Lunch with Paolo

My mother’s cousin, I will call him Paolo, comes to my aunt’s house for lunch every Wednesday. He is a widower. He comes around a little before lunch time and stays until late afternoon. He has selected the day of the week carefully to avoid his other regularly scheduled commitments, such as the weekly lunch in Ellera with his friend, and to avoid traffic on the Via Aurelia.

This week I mess him up completely because I’m away on Wednesday, but he would like to see us, and so the lunch is moved to Friday. I know he really wants to see us because Friday is bad traffic on the Aurelia. I feel loved.
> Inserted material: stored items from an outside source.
`config.mk`:
```
export PLATFORM = sky130hd
export DESIGN_NAME = tbp_decide
export DESIGN_NICKNAME = d
export VERILOG_FILES = /design/src/rtl/tbp_pkg.sv /design/src/rtl/tbp_decide.sv
export SDC_FILE = /design/constraint.sdc
export NUM_CORES = 1
export LEC_CHECK = 0
export ABC_CLOCK_PERIOD_IN_PS = 1240
export BUFFER_PORTS_ARGS = -buffer_cell sky130_fd_sc_hd__buf_4
export CAP_MARGIN = 40
export CORE_AREA = 5 5 42 44
export DETAILED_ROUTE_END_ITERATION = 8
export DIE_AREA = 0 0 47 49
export PLACE_DENSITY = 0.56
export SKIP_LAST_GASP = 1
export SLEW_MARGIN = 10
export SYNTH_ARGS = -nofsm -noshare
export SYNTH_HDL_FRONTEND = slang
export SYNTH_SLANG_ARGS = --single-unit
```
`constraint.sdc`:
```
create_clock -name vclk -period 1.24
set_input_delay 0.124 -clock vclk [all_inputs]
set_output_delay 0.124 -clock vclk [all_outputs]
set_load 0.01 [all_outputs]
```
`src/rtl/tbp_pkg.sv`:
```
// tbp_pkg: shared types, counter codes and helpers of the tournament branch predictor
// used by the top level, tbp_slot_mod and tbp_decide; depends on nothing
`default_nettype none

package tbp_pkg;

   localparam int PC_WIDTH                    = 16;
   localparam int TABLE_ENTRIES_DEFAULT       = 1024;
   localparam int LOCAL_HISTORY_COUNT_DEFAULT = 128;

   // 2-bit saturating counter states
   typedef logic [1:0] ctr_type;
   localparam ctr_type CTR_STRONG_NOT = 2'b00;
   localparam ctr_type CTR_WEAK_NOT   = 2'b01;
   localparam ctr_type CTR_WEAK_T     = 2'b10;
   localparam ctr_type CTR_STRONG_T   = 2'b11;

   typedef enum logic [1:0] {
      KIND_ALWAYS     = 2'd0,
      KIND_LOCAL      = 2'd1,
      KIND_GSHARE     = 2'd2,
      KIND_TOURNAMENT = 2'd3
   } kind_type;

   typedef struct packed {
      logic [PC_WIDTH-1:0] pc_low;
      logic                taken;
   } req_type;

   typedef struct packed {
      logic predicted_taken;
      logic prediction_correct;
      logic used_global;
   } rsp_type;

   typedef struct packed {
      logic    predicted;
      logic    correct;
      logic    use_global;
      logic    train_local;
      logic    train_gshare;
      logic    train_chooser;
      ctr_type local_next;
      ctr_type gshare_next;
      ctr_type chooser_next;
   } decide_type;

   function automatic ctr_type ctr_bump(input ctr_type c, input logic t);
      ctr_type r;
      r = c;
      if (t) begin
         if (c != CTR_STRONG_T) r = c + 2'd1;
      end else begin
         if (c != CTR_STRONG_NOT) r = c - 2'd1;
      end
      return r;
   endfunction

endpackage

`default_nettype wire

```
`src/rtl/tbp_decide.sv`:
```
// tbp_decide: prediction choice and training values for one branch
// depends on tbp_pkg
`default_nettype none

module tbp_decide (
   input  tbp_pkg::kind_type   kind,
   input  logic                taken,
   input  tbp_pkg::ctr_type    local_ctr,
   input  tbp_pkg::ctr_type    gshare_ctr,
   input  tbp_pkg::ctr_type    chooser_ctr,
   output tbp_pkg::decide_type decide
);
   import tbp_pkg::*;

   logic    lp;
   logic    gp;
   logic    lc;
   logic    gc;
   ctr_type ch_next;

   assign lp = local_ctr[1];
   assign gp = gshare_ctr[1];
   assign lc = (lp == taken);
   assign gc = (gp == taken);

   always_comb begin
      case (chooser_ctr)
         CTR_STRONG_T: ch_next = (!gc && lc) ? CTR_WEAK_T : CTR_STRONG_T;
         CTR_WEAK_T:   ch_next = gc ? CTR_STRONG_T : (lc ? CTR_WEAK_NOT : CTR_WEAK_T);
         CTR_WEAK_NOT: ch_next = lc ? CTR_STRONG_NOT : (gc ? CTR_WEAK_T : CTR_WEAK_NOT);
         default:      ch_next = (!lc && gc) ? CTR_WEAK_NOT : CTR_STRONG_NOT;
      endcase
   end

   always_comb begin
      decide               = '0;
      decide.local_next    = ctr_bump(local_ctr, taken);
      decide.gshare_next   = ctr_bump(gshare_ctr, taken);
      decide.chooser_next  = ch_next;
      unique case (kind)
         KIND_ALWAYS: begin
            decide.predicted = 1'b1;
         end
         KIND_LOCAL: begin
            decide.predicted   = lp;
            decide.train_local = 1'b1;
         end
         KIND_GSHARE: begin
            decide.predicted    = gp;
            decide.train_gshare = 1'b1;
         end
         KIND_TOURNAMENT: begin
            decide.use_global    = chooser_ctr[1];
            decide.predicted     = chooser_ctr[1] ? gp : lp;
            decide.train_local   = 1'b1;
            decide.train_gshare  = 1'b1;
            decide.train_chooser = 1'b1;
         end
      endcase
      decide.correct = (decide.predicted == taken);
   end

endmodule

`default_nettype wire
```
==> flow_summary_export.csv, run 1 <==
group,metric,value,unit
layout,multiInputGateArea,213,sq um
setup_path,crit_type,"in2out",
setup_path,arrival,990,ps
layout,syn_to_final_growth,53.6,%
sta,grt_setup_unrepaired,"false",
die,dieHeight,49,um
layout,fin_area,402,sq um
placed_design,post_dp_cell_area,402,sq um
layout,final_cell_mix,"buf_4 (21), nor2b_1 (5), maj3_1 (4), inv_1 (3), nand2b_1 (3)",
layout,regArea,0,sq um
die,dieWidth,47,um
clock_network,hold_buffers,0,
placed_design,place_ws,117,ps
job,maxCapViolCount,0,
layout,drive_above_1_share,46.2,%
setup_path,cp-start-kind,"input pin",
synth,synthesis.area,262,sq um
sta,hold_viol,0,
layout,antenna_cells_inserted,0,
route,via_per_inst,4.56,
synth,syn_avg_cell_area,7.26,sq um
route,drc,0,
global_route,grt_pass1_vias,268,
pwr,power_density,399,nW/um^2
synth,ys_warn_count,0,
global_route,antenna_found_initial,0,
placed_design,port_buffers,21,
min_path,hold_depth,2,
global_route,grt-ovfl-total,0,
die,fp-row-count,14,
setup_path,cp.required,1120,ps
sta,fin_ws,124,ps
setup_path,cp_max_fo,11,
min_path,min_to,"decide[8]",
sta,min_period,1120,ps
layout,fillers,173,
layout,layout_commonest_cell,"buf_4",
sta,finalCritPeriodShare,90.0,%
layout,nClkBuffers,0,
route,first_pass_iters,3,
placed_design,dp_hpwl,575,um
die,dieArea,2300,sq um
layout,nFlopsAndLatches,0,
clock_network,cts-resized-gates,0,
synth,synth.distinct_cells,22,
die,io_pins,21,
global_route,grt_pass1_wl,1080,um
route,drt_wl_total,676,um
setup_path,setup.worst_path.end_class,"output port",
sta,clock.fmax,896,MHz
route,antenna_left,0,
die,initial_core_util,18.7,%
sta,worst_pin_slew,214,ps
sta,slew_viol_final,0,
min_path,hold_start,"kind[0]",
route,wl_per_cell,9.94,um
pwr,power,160,uW
route,drt_iter0_drc,1,
clock_network,postCtsSetupBuffers,0,
placed_design,finalWeightedCongestion,0.644,
pwr,p_leak,0.182,nW
die,core-area,1400,sq um
synth,synth-seq-area-share,0,%
synth,synth_fp_nets,45,
min_path,hp-class,"in2out",
pwr,peakVddDrop,0.000150,V
sta,fin_setup_tns,0,ps
status,status,"completed",
sta,relSlewSlack,85.7,%
global_route,track_usage,5.75,%
layout,nNetsFinal,63,
synth,synth_cells,36,
route,num_vias,310,
global_route,grt_max_degree,12,
sta,setup_viol,0,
I brought him a present from America, from my mother, a light green fleece zipper jacket. He opens the package and expresses immediately a concern that the sweater may be too big. He is a tall and very thin man, and he says that everything is always too big, that his aunt gave him a coat in extra large that makes him look like a palombaro—like a deep sea diver. My aunt confirms that in that coat, when he turns suddenly, he knocks things off tables. I tell him to try it on, and he does, and he is pleasantly surprised that, while roomy, it’s not too big.

The present comes with a letter from my mother where she recommends wearing the jacket not as outerwear but as a sweater—under a coat. I imagine it would fit amply under his deep sea diver coat. She also talks in her letter about all the wildlife she sees in her American yard, because she knows he likes wildlife. He says, “I like wildlife.”

“Yes, we know.”

To our Italian family our American life is peculiarly odd and intriguingly exotic.
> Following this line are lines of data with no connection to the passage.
**config.mk**
```make
export PLATFORM = sky130hd
export DESIGN_NAME = stse_scale
export DESIGN_NICKNAME = d
export VERILOG_FILES = /design/src/rtl/keyed_sine_tone_envelope_macros.svh /design/src/rtl/stse_pkg.sv /design/src/rtl/stse_scale.sv
export SDC_FILE = /design/constraint.sdc
export NUM_CORES = 1
export LEC_CHECK = 0
export BUFFER_PORTS_ARGS = -buffer_cell sky130_fd_sc_hd__buf_2
export CAP_MARGIN = 0
export CORE_MARGIN = 3
export CORE_UTILIZATION = 55
export DETAILED_ROUTE_END_ITERATION = 7
export HOLD_SLACK_MARGIN = 0.06
export PLACE_DENSITY = 0.74
export SYNTH_ARGS = -nofsm -noshare
export SYNTH_HDL_FRONTEND = slang
export SYNTH_SLANG_ARGS = --single-unit
```
**constraint.sdc**
```tcl
create_clock -name clk -period 10.9 [get_ports clk]
set_clock_uncertainty 0.1 [all_clocks]
set_input_delay 3.27 -clock clk [delete_from_list [all_inputs] [get_ports clk]]
set_output_delay 3.27 -clock clk [all_outputs]
set_load 0.02 [all_outputs]
```
**src/rtl/keyed_sine_tone_envelope_macros.svh**
```systemverilog
// Assertion macros for the keyed sine tone envelope block.
// Included by files that carry concurrent checks; no other dependencies.
`ifndef KEYED_SINE_TONE_ENVELOPE_MACROS_SVH
`define KEYED_SINE_TONE_ENVELOPE_MACROS_SVH

// same-cycle implication, disabled while reset is asserted
`define STSE_ASSERT_IMPLY(label, clk, rst_n, ante, cons, msg) \
	label: assert property (@(posedge clk) disable iff (!rst_n) (ante) |-> (cons)) \
		else $error(msg);

// next-cycle implication, disabled while reset is asserted
`define STSE_ASSERT_NEXT(label, clk, rst_n, ante, cons, msg) \
	label: assert property (@(posedge clk) disable iff (!rst_n) (ante) |=> (cons)) \
		else $error(msg);

`endif

```
**src/rtl/stse_pkg.sv**
```systemverilog
// Shared constants, types and tables for the keyed sine tone envelope.
// No dependencies; imported by every module of the block except stse_ram.
package stse_pkg;

	localparam int PHASE_BITS     = 32;
	localparam int SINE_ADDR_BITS = 10;
	localparam int SAMPLE_BITS    = 16;

	localparam int TABLE_LEN  = 1 << SINE_ADDR_BITS;
	localparam int MAG_BITS   = SAMPLE_BITS - 1;
	localparam int AMP_BITS   = 16;
	localparam int STEP_BITS  = 32;
	localparam int CFG_IDX_BITS  = 2;
	localparam int CFG_DATA_BITS = 32;

	localparam logic [MAG_BITS-1:0]    SAMPLE_MAX = {MAG_BITS{1'b1}};
	localparam logic [SAMPLE_BITS-1:0] SAMPLE_MIN = {1'b1, {MAG_BITS{1'b0}}};
	localparam logic [AMP_BITS-1:0]    FULL_SCALE = 16'd32768;

	localparam logic [STEP_BITS-1:0] PHASE_STEP_RST = 32'd53687091;
	localparam logic [AMP_BITS-1:0]  VOLUME_RST     = 16'd16384;
	localparam logic [AMP_BITS-1:0]  RAMP_STEP_RST  = 16'd114;

	typedef enum logic [CFG_IDX_BITS-1:0] {
		REG_PHASE_STEP = 2'd0,
		REG_VOLUME     = 2'd1,
		REG_RAMP_STEP  = 2'd2
	} cfg_reg_t;

	// table build: Q30 Taylor series of sin, terms to x^15
	localparam logic [30:0] HALF_PI_Q30  = 31'd1686629713;
	localparam int          TAYLOR_TERMS = 7;
	localparam int          TERM_IDX_BITS = 3;
	localparam int          SCALE_BITS   = 32 + SAMPLE_BITS;
	localparam logic [SCALE_BITS-1:0] ROUND_Q30 = SCALE_BITS'(1) << 29;
	localparam logic [33:0] RCP_SCALE = 34'd1 << 33;

	localparam logic [7:0] TAYLOR_DIV [TAYLOR_TERMS] = '{
		8'd6, 8'd20, 8'd42, 8'd72, 8'd110, 8'd156, 8'd210
	};
	localparam logic [30:0] TAYLOR_RCP [TAYLOR_TERMS] = '{
		31'(RCP_SCALE / 6),   31'(RCP_SCALE / 20),  31'(RCP_SCALE / 42),
		31'(RCP_SCALE / 72),  31'(RCP_SCALE / 110), 31'(RCP_SCALE / 156),
		31'(RCP_SCALE / 210)
	};

	typedef enum logic [3:0] {
		FL_X,
		FL_X2,
		FL_MUL,
		FL_RCP,
		FL_COR,
		FL_DIFF,
		FL_SCALE,
		FL_WRITE,
		FL_DONE
	} fill_state_t;

	typedef struct packed {
		logic [STEP_BITS-1:0] phase_step;
		logic [AMP_BITS-1:0]  volume;
		logic [AMP_BITS-1:0]  ramp_step;
	} cfg_t;

	typedef struct packed {
		logic                      en;
		logic [SINE_ADDR_BITS-1:0] addr;
		logic [MAG_BITS-1:0]       data;
	} tbl_wr_t;

	typedef struct packed {
		logic accept;
		logic load_out;
	} pipe_ctl_t;

endpackage

```
**src/rtl/stse_scale.sv**
```systemverilog
// Sine magnitude times amplitude, sign and output register.
// Depends on stse_pkg; reads the registered sine table data.
module stse_scale (
	input  logic                              clk,
	input  stse_pkg::pipe_ctl_t               ctl,
	input  logic [stse_pkg::MAG_BITS-1:0]     rd_data,
	input  logic                              neg,
	input  logic [stse_pkg::AMP_BITS-1:0]     amp_next,
	output logic signed [stse_pkg::SAMPLE_BITS-1:0] sample,
	output logic [stse_pkg::AMP_BITS-1:0]     level
);
	import stse_pkg::*;

	logic [AMP_BITS-1:0]          amp_s1;
	logic                         neg_s1;
	logic [MAG_BITS+AMP_BITS-1:0] prod;
	logic [SAMPLE_BITS-1:0]       mag;

	assign prod = rd_data * amp_s1;
	assign mag  = {1'b0, prod[15 +: MAG_BITS]};

	always_ff @(posedge clk) begin
		if (ctl.accept) begin
			amp_s1 <= amp_next;
			neg_s1 <= neg;
		end
		if (ctl.load_out) begin
			sample <= neg_s1 ? -mag : mag;
			level  <= amp_s1;
		end
	end

endmodule

```
==> reports/results.txt <==
Fin. Hold Viols - 0
Final setup fails - 0
Final Non-Filler Cells - 1248
Max Used Layer - met4
Cell variety after synth - 52
Slew @ Worst Pin - 752 ps
Largest net degree at the start of global routing - 33
Total Die Area - 0.0190 sq mm
Number of routed nets with antenna violations - 0
Crit-path max cell delay - 530 ps
Max clock buf depth - 2
Initial antenna violation count - 0
Synth warnings - 0
DIE WIDTH - 138 um
DR vias - 6760
Postcts setup bufs - 0
FFs w/ async S/R, synth - 0%
WL met2 - 11000 um
Critical-path top delay cell - fa_1
Max H-tree Level - 2
Vias per cell - 5.42
Critical path required time - 10840 ps
Area contributors post-synth - fa_1 37%, edfxtp_1 15%, ha_1 12%
Crit path kind - in -> reg
CP endpoint kind - flip-flop
Post-CTS sizing - 0
FF+latch count, synth - 49
First-pass GRT wire length - 35000 um
PortBufs - 66
# placed instances - 1240
CTS Sinks - 49
Root buf cell - clkbuf_16
Final Hold Slack - 795 ps
EDFF count, synth - 49
Hold Path Class - reg -> reg
CP arrival - 9710 ps
Fin Setup TNS - 0 ps
Final min period - 9780 ps
Num CTS Buffers - 5
Post-synth top cells - 213 x inv_1, 178 x fa_1, 133 x and2_1, 128 x nand2_1, 89 x ha_1
Final core utilization - 60.6%
Drt pass-1 iters - 5
FP Rows - 47
Outcome - finished clean
Area share of the largest cell type after synthesis - 37.3%
Count leader, synth - inv_1
Share of cells above drive strength 1 - 8.37%
Post-Syn Area - 0.00955 sq mm
Avg WL per Cell - 16.4 um
Hold-fix buffers at CTS - 0
WL met3 - 682 um
Post-DP HPWL - 16600 um
First-iteration detailed-routing DRC count - 428
Core Area - 0.0168 sq mm
Ports - 67
Register area share after synthesis - 15.4%
Gr usage total - 23.4%
DRT Wirelength - 20500 um
CTS tree - built
CTS clk-pin slew, worst paths - 60 ps
Syn avg cell area - 9.62 sq um
Synth-to-layout area growth - 6.42%
Wl on met1 - 8490 um
Vias in the first global route - 7197
Clock Latency Late Sink - 290 ps
Synthesized Nets - 1294
Cells after Synth - 992
Starting Density - 57.0%
Max-cap violations - 0
F_max - 0.102 GHz
Leading area contributor after synthesis - fa_1
Slew HR - 49.8%
Critical Path Most Common Cell - fa_1
Fin crit share - 89.7%
Nets@finish - 1329
Ys flop type - edfxtp_1
Drt drc - 0
Crit path launch type - input pin
Slew Viols, Final - 0
Critical Path Fanout Max - 15
Fillers - 1455
DIE HEIGHT - 138 um
Antenna cells - 0
Cells along the critical path - buf_2, and2_1, fa_1, inv_1, fa_1, inv_1, fa_1, fa_1, fa_1, inv_1, fa_1, inv_1, ha_1, a21oi_1, o211ai_1, a211oi_2, a21oi_2, or4_4, a221o_1, or3b_4, o41a_1
RSZ-0062 raised after global routing - no
Overflow left after global routing - 0
Gpl congestion - 0.899
worst max-delay path: cells and delay by family:
family | cells | cell delay (ps)
and+or+nand+nor | 3 | 1060
adders and majority gates | 7 | 3330
AOI/OAI and AO/OA | 6 | 1590
buffers and inverters | 5 | 430
registers in the layout, indices dropped and copies added (netlist names):
register	flops
amp_s1	16
level	16
neg_s1	1
sample	16
layer usage:
metal	up-vias	track usage [%]
met3	27	2.37
met1	3485	30.3
met5	-	0
li1	3099	-
met4	0	4.12
met2	149	43.0
cell usage in the layout (no fill, tap or decap), types with 3 or more instances in the layout:
cell type	instances
nor2_1	13
and2_1	133
a21oi_2	3
fa_1	178
clkbuf_16	5
nand2b_1	6
xor2_1	9
buf_2	66
edfxtp_1	49
o21a_1	4
ha_1	89
o211ai_1	5
o21ai_1	5
xnor2_1	20
o21ai_0	14
nand2_1	128
or3_1	3
nor3_1	5
a21oi_1	21
a211oi_1	3
nand3_1	4
a21o_1	9
nand4_1	7
inv_1	213
cell families (layout without fill, tap and decap cells):
| kind of cell | count (synthesis) | after routing | synth area share (%) |
|---|---|---|---|
| AO/OA/AOI/OAI | 84 | 84 | 5.96 |
| XOR/XNOR | 29 | 29 | 2.66 |
| adder cells (fa/ha/maj) | 267 | 267 | 49.0 |
| buffers and inverters | 252 | 288 | 10.2 |
| flip-flops | 49 | 49 | 15.4 |
| multiplexers | 1 | 1 | 0.105 |
| AND/OR/NAND/NOR | 310 | 310 | 16.7 |
per-stage QoR:
step | setup WS (ps) | area, sq um
floorplan | 1220 | 9550
global placement | 945 | 9990
detailed placement | 882 | 9990
CTS | 1160 | 10200
global route | 841 | 10200
finish | 1120 | 10200
layout make-up:
cell class                      instances  area, sq um  area share [%]
Clock buffer                            5          125            1.23
Clock inverter                          3         46.3           0.456
Inverter                              213          800            7.87
Multi-Input combinational cell        691         7110            69.9
Sequential cell                        49         1470            14.5
Tap cell                              220          275            2.71
Timing Repair Buffer                   67          338            3.32
path summary, 6_finish.rpt:
path / startpoint / to / slack (ps) / cells after the start
min: neg_s1 / sample[1] / 800 / 2
min reg2reg: neg_s1 / sample[1] / 800 / 2
max reg2reg: amp_s1[11] / sample[15] / 3540 / 20
max: rd_data[0] / sample[15] / 1120 / 21
Power is left out: the tool's default activity adds up to more than one toggle a clock period on the data nets, which glitch-free logic cannot reach.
We eat outside. Paolo is notorious for being an exceedingly picky eater, so even with impeccably selected and prepared foods, as you would expect at my aunt’s house, he will still not like everything. I remember from another trip that he loves stuffed zucchini, but not the stuffed onions and eggplant that are usually prepared alongside. That’s what we have today and he picks carefully to take only the zucchini. Normally this choosy behavior would offend the hostess and be disapproved of, but with him it’s understood and accepted. Paolo is a picky eater.

We tell Paolo he has been invited to join us to visit Olivia at her summer home in Naso di Gatto tomorrow. This is way last minute for him, way out of his comfort zone, not how things happen in his life. He immediately says, “I can’t. Tomorrow morning I have to go to Albisola.”

I quip, “It’s not in the morning, it’s in the afternoon. You will have to find another excuse.”

My aunt laughs and ribs him a little bit.

He thinks, feeling cornered at first, then he relaxes and concedes, “I will come along.” He considers further, “It will be nice.” Deal.